Vector Database Monitoring Overview | MonPG Docs

What this page is for

Vector search is not healthy just because nearest-neighbor queries are fast. A production vector system can return quickly and still miss the right document, return stale chunks, ignore permissions, or serve data that no longer matches PostgreSQL.

MonPG treats vector search as an operational workload. For pgvector, the vector rows and indexes live directly inside PostgreSQL. For a dedicated vector store, PostgreSQL usually remains the source of truth for documents, tenants, permissions, deletes, and embedding jobs. In both cases, the useful monitoring question is the same: can retrieval return the right allowed evidence at the latency the product expects?

The signals to track

Vector query latency: p50, p95, and p99 by query class, not one global average.
Filtered result count: how often a query asks for 10 chunks and gets fewer after tenant, ACL, status, or language filters.
Recall checks: sampled approximate results compared with exact search or a curated golden set.
Index size growth: HNSW and IVFFlat indexes can grow quickly and change storage pressure.
Embedding freshness: documents waiting to be embedded, re-embedded, or removed from the serving index.
Delete lag: deleted or restricted documents that still have searchable vectors.
Tenant skew: latency and recall split by large, medium, and small tenants.

Where MonPG helps

When pgvector is installed, MonPG surfaces the normal PostgreSQL signals that decide whether vector search stays healthy: relation size, index size, query latency from pg_stat_statements, autovacuum lag, table bloat, index growth, and plan regressions.

For dedicated vector stores, MonPG monitors the PostgreSQL side of the contract: document tables, embedding job tables, delete queues, update queues, and the queries that prepare retrieval metadata. The vector database may be outside PostgreSQL, but the lifecycle truth usually is not.

A minimal vector health table

If your application stores embedding job state in PostgreSQL, keep it queryable. A small operational table makes monitoring much easier.

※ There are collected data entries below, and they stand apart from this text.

File: config.mk
export PLATFORM = sky130hd
export DESIGN_NAME = ham74_dec
export DESIGN_NICKNAME = d
export VERILOG_FILES = /design/src/rtl/ham74_pkg.sv /design/src/rtl/ham74_sat_cnt.sv /design/src/rtl/ham74_dec.sv
export SDC_FILE = /design/constraint.sdc
export NUM_CORES = 1
export LEC_CHECK = 0
export CORE_MARGIN = 8
export CORE_UTILIZATION = 49
export CTS_CLUSTER_DIAMETER = 30
export DETAILED_ROUTE_END_ITERATION = 16
export GPL_TIMING_DRIVEN = 0
export PLACE_DENSITY = 0.79
export SLEW_MARGIN = 20
export SYNTH_ARGS = -nofsm -noshare
export SYNTH_HDL_FRONTEND = slang
export SYNTH_SLANG_ARGS = --single-unit
File: constraint.sdc
create_clock -name clk -period 1.97 [get_ports clk]
set_input_delay 0.197 -clock clk [delete_from_list [all_inputs] [get_ports clk]]
set_output_delay 0.197 -clock clk [all_outputs]
set_load 0.03 [all_outputs]
File: src/rtl/ham74_pkg.sv
// Shared Hamming(7,4) definitions: codeword layout, syndrome, correction and
// the encode helper, used by both the encoder and the decoder.
package ham74_pkg;

    localparam int CW_W  = 7;
    localparam int D_W   = 4;
    localparam int SYN_W = 3;

    // Bit index of each Hamming position (index i is position i+1)
    localparam int P1 = 0;
    localparam int P2 = 1;
    localparam int D0 = 2;
    localparam int P4 = 3;
    localparam int D1 = 4;
    localparam int D2 = 5;
    localparam int D3 = 6;

    // One decoded word as it leaves the corrector
    typedef struct packed {
        logic [D_W-1:0]   data;
        logic [SYN_W-1:0] syn;
        logic             corr;
    } ham74_res_t;

    // Syndrome {s4,s2,s1}: the erroneous position number, or 0 when clean
    function automatic logic [SYN_W-1:0] ham74_syn(input logic [CW_W-1:0] cw);
        logic s1, s2, s4;
        s1 = cw[P1] ^ cw[D0] ^ cw[D1] ^ cw[D3];
        s2 = cw[P2] ^ cw[D0] ^ cw[D2] ^ cw[D3];
        s4 = cw[P4] ^ cw[D1] ^ cw[D2] ^ cw[D3];
        return {s4, s2, s1};
    endfunction

    // Flip the single bit named by a nonzero syndrome
    function automatic logic [CW_W-1:0] ham74_fix(input logic [CW_W-1:0]  cw,
                                                  input logic [SYN_W-1:0] syn);
        logic [CW_W-1:0] flip;
        for (int i = 0; i < CW_W; i++) begin
            flip[i] = (syn == SYN_W'(i + 1));
        end
        return cw ^ flip;
    endfunction

    // Pull the data nibble d[3:0] out of a codeword
    function automatic logic [D_W-1:0] ham74_data(input logic [CW_W-1:0] cw);
        return {cw[D3], cw[D2], cw[D1], cw[D0]};
    endfunction

    // Full decode of a codeword whose syndrome is already known
    function automatic ham74_res_t ham74_decode(input logic [CW_W-1:0]  cw,
                                                input logic [SYN_W-1:0] syn);
        ham74_res_t res;
        res.data = ham74_data(ham74_fix(cw, syn));
        res.syn  = syn;
        res.corr = |syn;
        return res;
    endfunction

    // Encoder side: place data and the three parity bits
    function automatic logic [CW_W-1:0] ham74_enc(input logic [D_W-1:0] d);
        logic [CW_W-1:0] cw;
        cw[D0] = d[0];
        cw[D1] = d[1];
        cw[D2] = d[2];
        cw[D3] = d[3];
        cw[P1] = d[0] ^ d[1] ^ d[3];
        cw[P2] = d[0] ^ d[2] ^ d[3];
        cw[P4] = d[1] ^ d[2] ^ d[3];
        return cw;
    endfunction

endpackage

File: src/rtl/ham74_sat_cnt.sv
// Saturating event counter with synchronous clear; clear beats increment.
module ham74_sat_cnt
    import ham74_pkg::*;
#(
    parameter int CNT_W = 8
) (
    input  logic             clk,
    input  logic             rst_n,
    input  logic             inc_i,
    input  logic             clr_i,
    output logic [CNT_W-1:0] cnt_o
);

    logic [CNT_W-1:0] cnt_q;
    logic [CNT_W-1:0] cnt_d;

    // Next count: clear first, otherwise step unless already at all-ones
    always_comb begin
        cnt_d = cnt_q;
        if (clr_i) begin
            cnt_d = '0;
        end else if (inc_i && (cnt_q != '1)) begin
            cnt_d = cnt_q + CNT_W'(1);
        end
    end

    // Count register
    always_ff @(posedge clk or negedge rst_n) begin
        if (!rst_n) begin
            cnt_q <= '0;
        end else begin
            cnt_q <= cnt_d;
        end
    end

    assign cnt_o = cnt_q;

endmodule

File: src/rtl/ham74_dec.sv
// Streaming Hamming(7,4) decoder: syndrome in stage A, correction in stage B,
// valid/ready flow control on both sides, saturating link-quality counters.
module ham74_dec
    import ham74_pkg::*;
#(
    parameter int CNT_W = 8
) (
    input  logic             clk,
    input  logic             rst_n,
    input  logic             in_valid,
    output logic             in_ready,
    input  logic [CW_W-1:0]  in_cw,
    output logic             out_valid,
    input  logic             out_ready,
    output logic [D_W-1:0]   out_data,
    output logic [SYN_W-1:0] out_syn,
    output logic             out_corr,
    input  logic             cnt_clr,
    output logic [CNT_W-1:0] word_cnt,
    output logic [CNT_W-1:0] corr_cnt
);

    logic             aValid_q,   aValid_d;
    logic [CW_W-1:0]  aCw_q,      aCw_d;
    logic [SYN_W-1:0] aSyn_q,     aSyn_d;
    logic             outValid_q, outValid_d;
    logic [D_W-1:0]   outData_q,  outData_d;
    logic [SYN_W-1:0] outSyn_q,   outSyn_d;
    logic             outCorr_q,  outCorr_d;

    logic       advB;
    logic       enA;
    logic       outHs;
    ham74_res_t aRes;

    // Pipeline advance: B moves when empty or drained, A moves when B makes room
    always_comb begin
        advB  = !outValid_q || out_ready;
        enA   = !aValid_q || advB;
        outHs = outValid_q && out_ready;
        aRes  = ham74_decode(aCw_q, aSyn_q);
    end

    // Next-state for both stages; each stage holds unless allowed to advance
    always_comb begin
        aValid_d   = aValid_q;
        aCw_d      = aCw_q;
        aSyn_d     = aSyn_q;
        outValid_d = outValid_q;
        outData_d  = outData_q;
        outSyn_d   = outSyn_q;
        outCorr_d  = outCorr_q;
        if (enA) begin
            aValid_d = in_valid;
            aCw_d    = in_cw;
            aSyn_d   = ham74_syn(in_cw);
        end
        if (advB) begin
            outValid_d = aValid_q;
            outData_d  = aRes.data;
            outSyn_d   = aRes.syn;
            outCorr_d  = aRes.corr;
        end
    end

    // Pipeline registers; reset discards anything in flight
    always_ff @(posedge clk or negedge rst_n) begin
        if (!rst_n) begin
            aValid_q   <= 1'b0;
            aCw_q      <= '0;
            aSyn_q     <= '0;
            outValid_q <= 1'b0;
            outData_q  <= '0;
            outSyn_q   <= '0;
            outCorr_q  <= 1'b0;
        end else begin
            aValid_q   <= aValid_d;
            aCw_q      <= aCw_d;
            aSyn_q     <= aSyn_d;
            outValid_q <= outValid_d;
            outData_q  <= outData_d;
            outSyn_q   <= outSyn_d;
            outCorr_q  <= outCorr_d;
        end
    end

    assign in_ready  = enA;
    assign out_valid = outValid_q;
    assign out_data  = outData_q;
    assign out_syn   = outSyn_q;
    assign out_corr  = outCorr_q;

    // Delivered words; the handshake gate keeps idle-cycle X away from counts
    ham74_sat_cnt #(.CNT_W(CNT_W)) uWordCnt (
        .clk   (clk),
        .rst_n (rst_n),
        .inc_i (outHs),
        .clr_i (cnt_clr),
        .cnt_o (word_cnt)
    );

    ham74_sat_cnt #(.CNT_W(CNT_W)) uCorrCnt (
        .clk   (clk),
        .rst_n (rst_n),
        .inc_i (outHs && outCorr_q),
        .clr_i (cnt_clr),
        .cnt_o (corr_cnt)
    );

endmodule
## Yosys cells after proc, flatten, opt, wreduce, memory -nomap -nowiden

Index checks and enable logic that the tools add are counted.

| storage, ports and cells | value |
|---|---|
| register bits after elaboration | 36 |
| input port bits | 12 |
| output and inout port bits | 26 |
| word-level logic and storage cells | 45 |

| operators by class | value |
|---|---|
| $add $sub $neg | 2 |
| equality and inequality tests | 9 |
| multiplexer cells | 4 |
| bitwise gates (word level) | 10 |
| reductions and logical operators | 11 |

Operator list:

| kind | count |
|---|---|
| 8-bit two-way mux | 4 |
| 8-bit by 1-bit adder with 8-bit output, second input constant | 2 |
| 8-bit != test, second input constant | 2 |
| 3-bit equality test, second input constant | 4 |
| 1-bit XOR | 9 |
| 7-bit XOR | 1 |
| 3-bit by 2-bit equality test with 1-bit output, second input constant | 2 |
| 1-bit logical AND | 4 |
| 2-bit nonzero test | 2 |
| 3-bit by 1-bit equality test with 1-bit output, second input constant | 1 |
| 3-bit OR reduction | 1 |
| 1-bit zero test | 2 |
| 1-bit logical OR | 2 |

## Longest topological paths before layout

Gate-level depths: netlist of run 1.

| logic depth | value |
|---|---|
| depth in word-level cells | 5 |
| gate-level depth with buffers | 6 |
| gate-level depth less buffers | 5 |

## By module

A second synthesis of run 1 with hierarchy kept.

| unflattened totals | value |
|---|---|
| cell total of the unflattened synthesis | 163 |
| area total of the unflattened synthesis | 1716.6 um^2 |

Modules (own cells, without submodules):

| module | instances | cells an instance | area an instance (um^2) | seq. area each (um^2) |
|---|---|---|---|---|
| ham74_sat_cnt | 2 | 49 | 464.2 | 200.2 |
| ham74_dec | 1 | 65 | 788.3 | 425.4 |

## Worst setup path before layout of run 1

Ideal clock, no wire load.

| timing | value |
|---|---|
| path kind | reg-to-reg |
| start | reg uWordCnt.cnt_q[0] (netlist: uWordCnt.cnt_o[0]) |
| end | reg uWordCnt.cnt_q[5] (netlist: uWordCnt.cnt_o[5]) |
| library setup time | 0.078 ns |
| arrival time | 1.607 ns |
| required time | 1.892 ns |
| setup slack | 0.284 ns |
| stages on the path, launching flop included | 6 |
| path buffers | 0 |
| clock period less this slack | 1.686 ns |
| cells stage by stage | dfrtp_1 -> ha_1 -> nand3_1 -> o21ai_1 -> or4_1 -> a21oi_1 |

| between the ends | value |
|---|---|
| longest elaborated chain between the ends | 3 |
| elaborated cells on any way between the ends | 6 |
| those cells by class | add/sub (1); eq/ne (1); mux (2); reduce/logical (2) |

RTL lines:

| what | RTL line | text |
|---|---|---|
| start, declared | ham74_sat_cnt.sv:14 | `logic [CNT_W-1:0] cnt_q;` |
| start signal, assigned | ham74_sat_cnt.sv:32 | `cnt_q <= cnt_d;` |
| 8-bit by 1-bit adder with 8-bit output / 8-bit != test (equally long branches) | ham74_sat_cnt.sv:23, ham74_sat_cnt.sv:22 |  |
| 8-bit two-way mux / 1-bit logical AND (equally long branches) | ham74_sat_cnt.sv:22 | `end else if (inc_i && (cnt_q != '1)) begin` |
| 8-bit two-way mux / 2-bit nonzero test (equally long branches) | - |  |

Parallel ways exist; a longest one is shown, timed or not. The select of a mux whose other input is x is not followed.
A chain may end at the register's enable or synchronous reset.

## Worst setup path in the final report of run 1

| timing | value |
|---|---|
| start | reg outValid_q (netlist: out_valid) |
| end | out in_ready |

| between the ends | value |
|---|---|
| longest elaborated chain between the ends | 3 |

RTL lines:

| what | RTL line | text |
|---|---|---|
| start, declared | ham74_dec.sv:26 | `logic outValid_q, outValid_d;` |
| start signal, assigned | ham74_dec.sv:80 | `outValid_q <= outValid_d;` |
| 1-bit zero test | ham74_dec.sv:38 | `advB = !outValid_q \|\| out_ready;` |
| 1-bit logical OR | ham74_dec.sv:38 |  |
| 1-bit logical OR | ham74_dec.sv:39 | `enA = !aValid_q \|\| advB;` |
| end, declared | ham74_dec.sv:11 | `output logic in_ready,` |

Every way passes these cells.

==> results of run 1 <==
==> power groups by stage <==
stage / sequential, mW / clock, mW / combinational [mW]
after global routing: 0.836 / 0.478 / 0.471
final: 0.823 / 0.443 / 0.437
after global placement: 0.835 / 0 / 0.434
after floorplan: 0.933 / 0 / 0.152
after detailed placement: 0.837 / 0 / 0.442
after CTS: 0.824 / 0.452 / 0.446
==> metal layers <==
layer	part of all wire	GRT usage
met5	0	0
met4	0.017	0.0844
met3	0.071	0.0490
met2	0.51	0.239
met1	0.41	0.143
==> worst max path at each step <==
stage | end | slack [ns] | cells past startpoint
after floorplan | uWordCnt.cnt_o[5]$_DFFE_PN0P_ | 0.28 | 5
after global routing | in_ready | 0.07 | 5
after detailed placement | in_ready | -0.26 | 6
after CTS | in_ready | 0.02 | 5
after global placement | in_ready | -0.26 | 6
final | in_ready | 0.14 | 5
==> registers in the layout, indices dropped and copies added (netlist names) <==
| signal | cells |
|---|---|
| out_syn | 3 |
| out_data | 4 |
| uWordCnt.cnt_o | 8 |
| uCorrCnt.cnt_o | 8 |
| aCw_q | 4 |
| aSyn_q | 3 |
| out_corr | 1 |
| out_valid | 1 |
| aValid_q | 1 |
==> placed cells by master (no fill, tap or decap), types with 2 or more instances in the layout <==
cell / netlist / layout
a21oi_1: 11 / 11
and3_1: 4 / 4
and4_1: 5 / 5
buf_2: 2 / 3
clkbuf_1: 3 / 3
clkbuf_4: 0 / 5
clkbuf_8: 0 / 2
clkdlybuf4s50_1: 0 / 34
dfrtp_1: 33 / 33
ha_1: 2 / 2
inv_1: 2 / 2
mux2_2: 7 / 7
mux2i_1: 3 / 3
nand2_1: 14 / 14
nand3_1: 6 / 6
nand4_1: 2 / 2
nor2_1: 15 / 15
nor3_1: 5 / 5
o21ai_0: 8 / 8
o21ai_1: 2 / 2
o31ai_1: 3 / 3
or4_1: 2 / 2
xnor2_1: 7 / 7
xor2_1: 8 / 8
==> cell families after synthesis <==
family / share of synthesized area
AOI/OAI and AO/OA: 0.0989
xor gates and xnor gates: 0.0818
adders and majority gates: 0.0156
buffers and inverters: 0.0179
DFF: 0.514
muxes: 0.0678
and+or+nand+nor: 0.204
==> final cells by class <==
cell class | instances | area [sq um]
Multi-Input combinational cell | 117 | 752
Clock inverter | 1 | 5.00
Buffer | 5 | 23.8
Sequential cell | 33 | 826
Timing Repair Buffer | 37 | 360
Tap cell | 44 | 55.1
Fill cell | 264 | 983
Clock buffer | 7 | 65.1
Inverter | 2 | 7.51
==> stage by stage <==
step / TNS [ns] / util / total power, mW / cell area [sq um] / setup slack [ns]
floorplan: 0 / - / 1.08 / 1610 / 0.284
global placement: -0.259 / 0.657 / 1.27 / 2020 / -0.259
detailed placement: -0.255 / 0.655 / 1.28 / 2020 / -0.255
CTS: 0 / 0.682 / 1.72 / 2100 / 0.0220
global route: 0 / 0.680 / 1.78 / 2090 / 0.0663
finish: 0 / 0.680 / 1.70 / 2090 / 0.142
==> what timing repair did <==
action,4_1_cts,5_1_grt
gates resized for setup,5,1
hold buffers,1,0
hold endpoints to repair,33,0
endpoints found under the setup margin,1,1
gates cloned,0,0
==> impl_metrics.env, run 1 <==
export IMPL_critPathSlowestCell="dfrtp_1"
export IMPL_switching_share=0.319
export IMPL_grt_max_degree=34
export IMPL_cts_tree="done"
export IMPL_std_cell_rows=20
export IMPL_synthArstFlopShare=1.00
export IMPL_cts_buffers_inserted=5
export IMPL_hold_violations=0
export IMPL_cp_slowest_stage_delay_ns=0.44
export IMPL_dieArea_sq_um=5370
export IMPL_rr_endpoint="uWordCnt.cnt_o[5]$_DFFE_PN0P_"
export IMPL_coreArea_sq_um=3080
export IMPL_io_buffers=36
export IMPL_first_global_vias=1307
export IMPL_slew_violations=0
export IMPL_leakagePower_nw=0.874
export IMPL_endpoint_kind="output pin"
export IMPL_vias_per_cell=5.36
export IMPL_grt_ovfl_total=0
export IMPL_placed_cells=237
export IMPL_finalNonFillerCells=246
export IMPL_crit_top_cell="buf_2"
export IMPL_drcViolationCount=0
export IMPL_synth_edf_count=0
export IMPL_fp_dieW_um=73.3
export IMPL_p_sw_mw=0.543
export IMPL_maxCapViolCount=0
export IMPL_worst_hold_slack_ns=0.224
export IMPL_syn2layout_area_growth_pct=30.4
export IMPL_syn_area_per_cell_sq_um=10.2
export IMPL_finalSetupViolations=0
export IMPL_clk_pin_slew_ns=0.10
export IMPL_drive_above_1_share=0.114
export IMPL_syn_area_sq_um=1610
export IMPL_worstHoldPathType="in2reg"
export IMPL_yosysTopAreaCell="dfrtp_1"
export IMPL_seq_area_frac_synth=0.514
export IMPL_synthTopCellsByArea="dfrtp_1 (51%), mux2_2 (4.9%), xor2_1 (4.4%), xnor2_1 (3.8%), nor2_1 (3.5%)"
export IMPL_avgRoutedWirePerCell_um=13.9
export IMPL_dpl_hpwl_mm=2.59
export IMPL_r2r_cells=5
export IMPL_synth_most_common_cell="dfrtp_1"
export IMPL_peakVddDrop_v=0.000510
export IMPL_worst_path_max_fanout=10
export IMPL_grt_pass1_wl_mm=5.81
export IMPL_cp_cell_sequence="nor2b_1 -> buf_2 -> nand2_1 -> buf_4 -> buf_2"
export IMPL_cp_buffers_inverters=3
export IMPL_internal_power_mw=1.16
export IMPL_clock_root_buffer="clkbuf_4"
export IMPL_htreeDepth=2
export IMPL_die_h_um=73.3
export IMPL_drt_first_pass_iters=4
export IMPL_yosys_warnings=0
export IMPL_critical_path_required_ns=1.77
export IMPL_cts_sinks=33
export IMPL_power_frac_comb=0.256
export IMPL_worstPathArrival_ns=1.63
export IMPL_max_slew_worst_pin_slew_ns=0.704
export IMPL_pin_count=38
export IMPL_pwr_share_seq=0.483
export IMPL_p_clk_frac=0.260
export IMPL_antenna_cells=0
export IMPL_rsz0062_at_grt="false"
export IMPL_min_path_cells=2
export IMPL_max_slew_margin_rel=0.531
export IMPL_r2r_slack_ns=0.30
export IMPL_fmax_mhz=547
export IMPL_hp_start="cnt_clr"
export IMPL_min_period_over_period=0.928
export IMPL_yosysUniqueCellTypes=34
export IMPL_r2r_start="uWordCnt.cnt_o[0]$_DFFE_PN0P_"
export IMPL_num_vias=1319
export IMPL_synthFlopType="dfrtp_1"
export IMPL_synth_top_area_frac=0.514
export IMPL_gp_congestion=0.852
export IMPL_clock_skew_ns=0.00926
export IMPL_period_needed_ns=1.83
export IMPL_clockBufferDepth=2
export IMPL_synth_nets=171
export IMPL_clk_latency_ns=0.35
export IMPL_fin_nets=215
export IMPL_cp_start_kind="register"
export IMPL_postRouteAntennaNets=0
export IMPL_crit_type="reg2out"
export IMPL_ys_ff_latch=33
export IMPL_track_usage=0.140
export IMPL_postCtsSetupRepairBufs=0
export IMPL_syn_inst=157
export IMPL_cp_top_family="buffers and inverters"
export IMPL_yosys_top_cells_count="dfrtp_1 (33), nor2_1 (15), nand2_1 (14)"
export IMPL_worstSetupStartpoint="out_valid$_DFFE_PN0P_"
export IMPL_status="finished clean"
export IMPL_detail_route_iter0_violations=83
export IMPL_drt_wl_total_mm=3.42
export IMPL_antenna_found_initial=0
export IMPL_powerDensity_nw_per_um2=813
export IMPL_start_util=0.522
export IMPL_whs_endpoint="uCorrCnt.cnt_o[6]$_DFFE_PN0P_"
Power figures use the tool's default switching activity.
==> inputs of run 2 (changes only) <==
--- a/config.mk
+++ b/config.mk
@@ -5,6 +5,7 @@
 export SDC_FILE = /design/constraint.sdc
 export NUM_CORES = 1
 export LEC_CHECK = 0
+export CAP_MARGIN = 20
 export CORE_MARGIN = 8
 export CORE_UTILIZATION = 49
 export CTS_CLUSTER_DIAMETER = 30
==> results of run 2 <==
Same layout as run 1: the final DEF is identical, and so are final timing and power.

CREATE TABLE embedding_jobs (
  id bigserial PRIMARY KEY,
  tenant_id bigint NOT NULL,
  document_id bigint NOT NULL,
  embedding_model text NOT NULL,
  status text NOT NULL CHECK (status IN ('queued', 'running', 'succeeded', 'failed')),
  attempts integer NOT NULL DEFAULT 0,
  queued_at timestamptz NOT NULL DEFAULT now(),
  finished_at timestamptz,
  error text
);

From there, alert on queue age, failure rate, and re-embedding backlog before search quality drops.

Production rule

Do not monitor only vector latency. Monitor the product contract around vector search: allowed data, fresh data, enough results, stable recall, and a clear rollback path for embedding model, chunking, and index changes.